## Your goal
Read the records and gather each line that includes "word".

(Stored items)
Start of Block

<file path="src/rtl/tts_pkg.sv">
// ----------------------------------------------------------------------------
// Tick task scheduler package
// Shared types, codes and constants for the task table, its slot memory,
// the slot update unit and the sequencer.
// ----------------------------------------------------------------------------
package tts_pkg;

    // Default number of task slots.
    localparam int DEF_MAX_TASKS = 16;

    // A dispatch hands out at most this many tasks.
    localparam int RESULT_LIMIT = 16;
    localparam int CNT_W        = $clog2(RESULT_LIMIT + 1);

    // Field widths of the request and result items.
    localparam int MODE_W   = 2;
    localparam int TICKS_W  = 16;
    localparam int HANDLE_W = 16;
    localparam int SIDX_W   = 5;
    localparam int STAT_W   = 2;
    localparam int RIDX_W   = 5;
    localparam int RUNS_W   = 8;

    // Request codes.
    typedef enum logic [MODE_W-1:0] {
        MODE_TICK = 2'd0,
        MODE_ADD  = 2'd1,
        MODE_DEL  = 2'd2,
        MODE_DISP = 2'd3
    } t_mode;

    // Result status codes.
    typedef enum logic [STAT_W-1:0] {
        STAT_OK    = 2'd0,
        STAT_FULL  = 2'd1,
        STAT_RANGE = 2'd2,
        STAT_NONE  = 2'd3
    } t_status;

    // Sequencer states.
    typedef enum logic [1:0] {
        S_IDLE,
        S_WALK,
        S_FINISH
    } t_state;

    // One slot of the task table as held in the slot memory.
    typedef struct packed {
        logic [TICKS_W-1:0]  delay;
        logic [TICKS_W-1:0]  period;
        logic [RUNS_W-1:0]   pending;
        logic [HANDLE_W-1:0] handle;
    } t_slot;

    // Decision of the slot update unit for the slot under work.
    typedef struct packed {
        logic  hit;        // slot taken (add) or dispatched (dispatch)
        logic  wr_en;      // write the updated slot back
        logic  clr_valid;  // one-shot task freed after its run
        t_slot word;       // updated slot contents
    } t_unit_res;

    // Result item without the final-result flag.
    typedef struct packed {
        t_status             status;
        logic [RIDX_W-1:0]   index;
        logic [HANDLE_W-1:0] handle;
    } t_result;

    // Result handed from the sequencer to the output register.
    typedef struct packed {
        logic    valid;
        t_result result;
        logic    last;
    } t_push;

endpackage

</file>
<file path="src/rtl/tts_slot_mem.sv">
// ----------------------------------------------------------------------------
// Slot memory
// One entry per task slot, one write port and one read port with
// registered read data.
// ----------------------------------------------------------------------------
module tts_slot_mem
    import tts_pkg::*;
#(
    parameter int DEPTH = DEF_MAX_TASKS,
    parameter int AW    = (DEPTH > 1) ? $clog2(DEPTH) : 1
) (
    input  logic          i_clk,
    input  logic          i_wr_en,
    input  logic [AW-1:0] i_wr_addr,
    input  t_slot         i_wr_data,
    input  logic          i_rd_en,
    input  logic [AW-1:0] i_rd_addr,
    output t_slot         o_rd_data
);

    t_slot r_mem [DEPTH];
    t_slot r_rd_data;

    // Write port.
    always_ff @(posedge i_clk) begin
        if (i_wr_en) begin
            r_mem[i_wr_addr] <= i_wr_data;
        end
    end

    // Read port; the data holds while no read is issued.
    always_ff @(posedge i_clk) begin
        if (i_rd_en) begin
            r_rd_data <= r_mem[i_rd_addr];
        end
    end

    assign o_rd_data = r_rd_data;

endmodule

</file>
<file path="src/rtl/tts_slot_unit.sv">
// ----------------------------------------------------------------------------
// Slot update unit
// Works out the new contents of one slot for a tick, an add or a dispatch.
// The sequencer runs the slots of the table through this one unit in turn.
// ----------------------------------------------------------------------------
module tts_slot_unit
    import tts_pkg::*;
(
    input  t_mode     i_mode,
    input  logic      i_occupied,
    input  t_slot     i_slot,
    input  t_slot     i_new,
    output t_unit_res o_res
);

    always_comb begin
        o_res      = '0;
        o_res.word = i_slot;
        case (i_mode)
            MODE_TICK: begin
                // Count down, or schedule a run once the delay has expired.
                if (i_occupied) begin
                    o_res.wr_en = 1'b1;
                    if (i_slot.delay == '0) begin
                        if (i_slot.pending != '1) begin
                            o_res.word.pending = i_slot.pending + 1'b1;
                        end
                        if (i_slot.period != '0) begin
                            o_res.word.delay = i_slot.period - 1'b1;
                        end
                    end else begin
                        o_res.word.delay = i_slot.delay - 1'b1;
                    end
                end
            end
            MODE_ADD: begin
                // A free slot takes the new task.
                if (!i_occupied) begin
                    o_res.hit   = 1'b1;
                    o_res.wr_en = 1'b1;
                    o_res.word  = i_new;
                end
            end
            MODE_DISP: begin
                // Hand out one pending run; a one-shot task is then freed.
                if (i_occupied && (i_slot.pending != '0)) begin
                    o_res.hit          = 1'b1;
                    o_res.wr_en        = 1'b1;
                    o_res.word.pending = i_slot.pending - 1'b1;
                    o_res.clr_valid    = (i_slot.period == '0);
                end
            end
            default: begin
                o_res = '0;
            end
        endcase
    end

endmodule

</file>
<file path="src/rtl/tts_sequencer.sv">
// ----------------------------------------------------------------------------
// Task table sequencer
// Holds the slot occupancy bits and walks the slot memory, one slot a cycle
// while not stalled, through the slot update unit, collecting request results.
// ----------------------------------------------------------------------------
module tts_sequencer
    import tts_pkg::*;
#(
    parameter int MAX_TASKS = DEF_MAX_TASKS,
    parameter int IW        = (MAX_TASKS > 1) ? $clog2(MAX_TASKS) : 1
) (
    input  logic                i_clk,
    input  logic                i_rst_n,
    input  logic                i_in_valid,
    output logic                o_in_ready,
    input  logic [MODE_W-1:0]   i_mode,
    input  logic [TICKS_W-1:0]  i_start_delay,
    input  logic [TICKS_W-1:0]  i_repeat_period,
    input  logic [HANDLE_W-1:0] i_task_handle,
    input  logic [SIDX_W-1:0]   i_slot_index,
    input  logic                i_out_free,
    output t_push               o_push,
    output logic                o_rd_en,
    output logic [IW-1:0]       o_rd_addr,
    input  t_slot               i_rd_data,
    output logic                o_wr_en,
    output logic [IW-1:0]       o_wr_addr,
    output t_slot               o_wr_data
);

    localparam int CW = $clog2(MAX_TASKS + 1);
    localparam logic [CW-1:0]     END_IDX  = CW'(MAX_TASKS);
    localparam logic [RIDX_W-1:0] FULL_IDX = RIDX_W'(MAX_TASKS % 32);
    localparam logic [CNT_W-1:0]  CNT_LIM  = CNT_W'(RESULT_LIMIT);

    t_state               r_state, n_state;
    logic [MAX_TASKS-1:0] r_valid, n_valid;
    logic [CW-1:0]        r_rd_idx, n_rd_idx;
    logic                 r_ex_valid, n_ex_valid;
    logic [IW-1:0]        r_ex_idx, n_ex_idx;
    logic                 r_hold_valid, n_hold_valid;
    logic [CNT_W-1:0]     r_cnt, n_cnt;
    t_result              r_hold, n_hold;
    t_mode                r_mode, n_mode;
    t_slot                r_new, n_new;

    t_unit_res            w_unit;
    logic                 w_stall;
    logic                 w_ex_go;
    logic [IW-1:0]        w_del_idx;
    logic [CNT_W-1:0]     w_cnt_inc;

    // Shared slot update unit.
    tts_slot_unit u_unit (
        .i_mode     (r_mode),
        .i_occupied (r_valid[r_ex_idx]),
        .i_slot     (i_rd_data),
        .i_new      (r_new),
        .o_res      (w_unit)
    );

    assign w_del_idx = IW'(i_slot_index);
    assign w_cnt_inc = r_cnt + 1'b1;

    // A dispatch hit must push the held result first, which needs a free
    // output register.
    assign w_stall = r_ex_valid && (r_mode == MODE_DISP) && w_unit.hit
                     && r_hold_valid && !i_out_free;
    assign w_ex_go = r_ex_valid && !w_stall;

    // Next state and outputs.
    always_comb begin
        n_state      = r_state;
        n_valid      = r_valid;
        n_rd_idx     = r_rd_idx;
        n_ex_valid   = r_ex_valid;
        n_ex_idx     = r_ex_idx;
        n_hold_valid = r_hold_valid;
        n_cnt        = r_cnt;
        n_hold       = r_hold;
        n_mode       = r_mode;
        n_new        = r_new;
        o_in_ready   = 1'b0;
        o_push       = '0;
        o_rd_en      = 1'b0;
        o_rd_addr    = r_rd_idx[IW-1:0];
        o_wr_en      = 1'b0;
        o_wr_addr    = r_ex_idx;
        o_wr_data    = w_unit.word;

        case (r_state)
            S_IDLE: begin
                o_in_ready = 1'b1;
                if (i_in_valid) begin
                    n_mode         = t_mode'(i_mode);
                    n_new.delay    = i_start_delay;
                    n_new.period   = i_repeat_period;
                    n_new.pending  = '0;
                    n_new.handle   = i_task_handle;
                    n_rd_idx       = '0;
                    n_ex_valid     = 1'b0;
                    n_cnt          = '0;
                    n_hold_valid   = 1'b0;
                    if (t_mode'(i_mode) == MODE_DEL) begin
                        // A delete only touches the occupancy bit.
                        n_hold.index  = i_slot_index;
                        n_hold.handle = '0;
                        if (32'(i_slot_index) >= MAX_TASKS) begin
                            n_hold.status = STAT_RANGE;
                        end else begin
                            n_hold.status      = STAT_OK;
                            n_valid[w_del_idx] = 1'b0;
                        end
                        n_state = S_FINISH;
                    end else begin
                        n_state = S_WALK;
                    end
                end
            end

            S_WALK: begin
                // Issue the read of the next slot.
                if (!w_stall) begin
                    if (r_rd_idx != END_IDX) begin
                        o_rd_en    = 1'b1;
                        n_ex_valid = 1'b1;
                        n_ex_idx   = r_rd_idx[IW-1:0];
                        n_rd_idx   = r_rd_idx + 1'b1;
                    end else begin
                        n_ex_valid = 1'b0;
                    end
                end

                // Update the slot whose data has come back.
                if (w_ex_go) begin
                    o_wr_en = w_unit.wr_en;
                    if (w_unit.clr_valid) begin
                        n_valid[r_ex_idx] = 1'b0;
                    end
                    if (w_unit.hit && (r_mode == MODE_ADD)) begin
                        n_valid[r_ex_idx] = 1'b1;
                        n_hold.status     = STAT_OK;
                        n_hold.index      = RIDX_W'(r_ex_idx);
                        n_hold.handle     = '0;
                        n_hold_valid      = 1'b1;
                        n_state           = S_FINISH;
                    end
                    if (w_unit.hit && (r_mode == MODE_DISP)) begin
                        if (r_hold_valid) begin
                            o_push.valid  = 1'b1;
                            o_push.result = r_hold;
                            o_push.last   = 1'b0;
                        end
                        n_hold.status = STAT_OK;
                        n_hold.index  = RIDX_W'(r_ex_idx);
                        n_hold.handle = i_rd_data.handle;
                        n_hold_valid  = 1'b1;
                        n_cnt         = w_cnt_inc;
                        if (w_cnt_inc == CNT_LIM) begin
                            n_state = S_FINISH;
                        end
                    end
                end

                // Every slot seen: settle the final result.
                if (!r_ex_valid && (r_rd_idx == END_IDX)) begin
                    n_state = S_FINISH;
                    case (r_mode)
                        MODE_TICK: begin
                            n_hold.status = STAT_OK;
                            n_hold.index  = '0;
                            n_hold.handle = '0;
                        end
                        MODE_ADD: begin
                            n_hold.status = STAT_FULL;
                            n_hold.index  = FULL_IDX;
                            n_hold.handle = '0;
                        end
                        MODE_DISP: begin
                            if (!r_hold_valid) begin
                                n_hold.status = STAT_NONE;
                                n_hold.index  = '0;
                                n_hold.handle = '0;
                            end
                        end
                        default: begin
                            n_hold = r_hold;
                        end
                    endcase
                end
            end

            S_FINISH: begin
                // Hand over the final result of the request.
                if (i_out_free) begin
                    o_push.valid  = 1'b1;
                    o_push.result = r_hold;
                    o_push.last   = 1'b1;
                    n_hold_valid  = 1'b0;
                    n_state       = S_IDLE;
                end
            end

            default: begin
                n_state = S_IDLE;
            end
        endcase
    end

    // Control state.
    always_ff @(posedge i_clk) begin
        if (!i_rst_n) begin
            r_state      <= S_IDLE;
            r_valid      <= '0;
            r_rd_idx     <= '0;
            r_ex_valid   <= 1'b0;
            r_hold_valid <= 1'b0;
            r_cnt        <= '0;
        end else begin
            r_state      <= n_state;
            r_valid      <= n_valid;
            r_rd_idx     <= n_rd_idx;
            r_ex_valid   <= n_ex_valid;
            r_hold_valid <= n_hold_valid;
            r_cnt        <= n_cnt;
        end
    end

    // Request fields and held result.
    always_ff @(posedge i_clk) begin
        r_ex_idx <= n_ex_idx;
        r_hold   <= n_hold;
        r_mode   <= n_mode;
        r_new    <= n_new;
    end

endmodule

</file>
<file path="src/rtl/tick_task_scheduler_table.sv">
// ----------------------------------------------------------------------------
// Tick task scheduler table
// Task table with tick, add, delete and dispatch requests and an output
// register for the results.
// ----------------------------------------------------------------------------
// A tick, an add or a dispatch walks the slot table one slot per cycle,
// unless stalled, through a single slot update unit fed by the one read
// port of the slot memory, so a tick or a full dispatch visits every slot
// and an add stops at the first free slot or walks the whole table when it
// is full. A dispatch gives one result per ready task, at most sixteen, and
// pauses while the output register is still held by the consumer. A new
// request is taken as soon as the last result of the previous one sits in
// the output register. Occupancy bits are cleared by reset, so the table is
// usable in the first cycle after reset.
module tick_task_scheduler_table
    import tts_pkg::*;
#(
    parameter int MAX_TASKS = DEF_MAX_TASKS
) (
    input  logic                i_clk,
    input  logic                i_rst_n,
    input  logic                i_in_valid,
    output logic                o_in_ready,
    input  logic [MODE_W-1:0]   i_mode,
    input  logic [TICKS_W-1:0]  i_start_delay,
    input  logic [TICKS_W-1:0]  i_repeat_period,
    input  logic [HANDLE_W-1:0] i_task_handle,
    input  logic [SIDX_W-1:0]   i_slot_index,
    output logic                o_out_valid,
    input  logic                i_out_ready,
    output logic [STAT_W-1:0]   o_status,
    output logic [RIDX_W-1:0]   o_result_index,
    output logic [HANDLE_W-1:0] o_run_handle,
    output logic                o_last_result
);

    localparam int IW = (MAX_TASKS > 1) ? $clog2(MAX_TASKS) : 1;

    t_push         w_push;
    logic          w_out_free;
    logic          w_rd_en;
    logic [IW-1:0] w_rd_addr;
    t_slot         w_rd_data;
    logic          w_wr_en;
    logic [IW-1:0] w_wr_addr;
    t_slot         w_wr_data;

    logic          r_out_valid;
    t_result       r_out;
    logic          r_out_last;

    assign w_out_free = !r_out_valid || i_out_ready;

    // Sequencer with the shared slot update unit.
    tts_sequencer #(
        .MAX_TASKS (MAX_TASKS),
        .IW        (IW)
    ) u_seq (
        .i_clk           (i_clk),
        .i_rst_n         (i_rst_n),
        .i_in_valid      (i_in_valid),
        .o_in_ready      (o_in_ready),
        .i_mode          (i_mode),
        .i_start_delay   (i_start_delay),
        .i_repeat_period (i_repeat_period),
        .i_task_handle   (i_task_handle),
        .i_slot_index    (i_slot_index),
        .i_out_free      (w_out_free),
        .o_push          (w_push),
        .o_rd_en         (w_rd_en),
        .o_rd_addr       (w_rd_addr),
        .i_rd_data       (w_rd_data),
        .o_wr_en         (w_wr_en),
        .o_wr_addr       (w_wr_addr),
        .o_wr_data       (w_wr_data)
    );

    // Slot contents.
    tts_slot_mem #(
        .DEPTH (MAX_TASKS),
        .AW    (IW)
    ) u_mem (
        .i_clk     (i_clk),
        .i_wr_en   (w_wr_en),
        .i_wr_addr (w_wr_addr),
        .i_wr_data (w_wr_data),
        .i_rd_en   (w_rd_en),
        .i_rd_addr (w_rd_addr),
        .o_rd_data (w_rd_data)
    );

    // Output register valid flag.
    always_ff @(posedge i_clk) begin
        if (!i_rst_n) begin
            r_out_valid <= 1'b0;
        end else if (w_push.valid) begin
            r_out_valid <= 1'b1;
        end else if (i_out_ready) begin
            r_out_valid <= 1'b0;
        end
    end

    // Output register payload.
    always_ff @(posedge i_clk) begin
        if (w_push.valid) begin
            r_out      <= w_push.result;
            r_out_last <= w_push.last;
        end
    end

    assign o_out_valid    = r_out_valid;
    assign o_status       = r_out.status;
    assign o_result_index = r_out.index;
    assign o_run_handle   = r_out.handle;
    assign o_last_result  = r_out_last;

endmodule
</file>
<file path="config.mk">
export PLATFORM = sky130hd
export DESIGN_NAME = tick_task_scheduler_table
export DESIGN_NICKNAME = d
export VERILOG_FILES = /design/src/rtl/tts_pkg.sv /design/src/rtl/tts_slot_mem.sv /design/src/rtl/tts_slot_unit.sv /design/src/rtl/tts_sequencer.sv /design/src/rtl/tick_task_scheduler_table.sv
export SDC_FILE = /design/constraint.sdc
export NUM_CORES = 1
export LEC_CHECK = 0
export BUFFER_PORTS_ARGS = -buffer_cell sky130_fd_sc_hd__buf_4
export CELL_PAD_IN_SITES_DETAIL_PLACEMENT = 1
export CELL_PAD_IN_SITES_GLOBAL_PLACEMENT = 1
export CORE_UTILIZATION = 60
export CTS_BUF_LIST = sky130_fd_sc_hd__clkbuf_4 sky130_fd_sc_hd__clkbuf_8
export DETAILED_ROUTE_END_ITERATION = 10
export PLACE_DENSITY = 0.94
export SLEW_MARGIN = 20
export SYNTH_ARGS = -nofsm -noshare
export SYNTH_HDL_FRONTEND = slang
export SYNTH_SLANG_ARGS = --single-unit
export TNS_END_PERCENT = 20
</file>
<file path="constraint.sdc">
create_clock -name i_clk -period 12.35 [get_ports i_clk]
set_input_delay 2.47 -clock i_clk [delete_from_list [all_inputs] [get_ports i_clk]]
set_output_delay 2.47 -clock i_clk [all_outputs]
set_load 0.02 [all_outputs]
</file>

End of Block

## Answer box
        t_slot word;       // updated slot contents
        o_res.word = i_slot;
                            o_res.word.pending = i_slot.pending + 1'b1;
                            o_res.word.delay = i_slot.period - 1'b1;
                        o_res.word.delay = i_slot.delay - 1'b1;
                    o_res.word  = i_new;
                    o_res.word.pending = i_slot.pending - 1'b1;
        o_wr_data    = w_unit.word;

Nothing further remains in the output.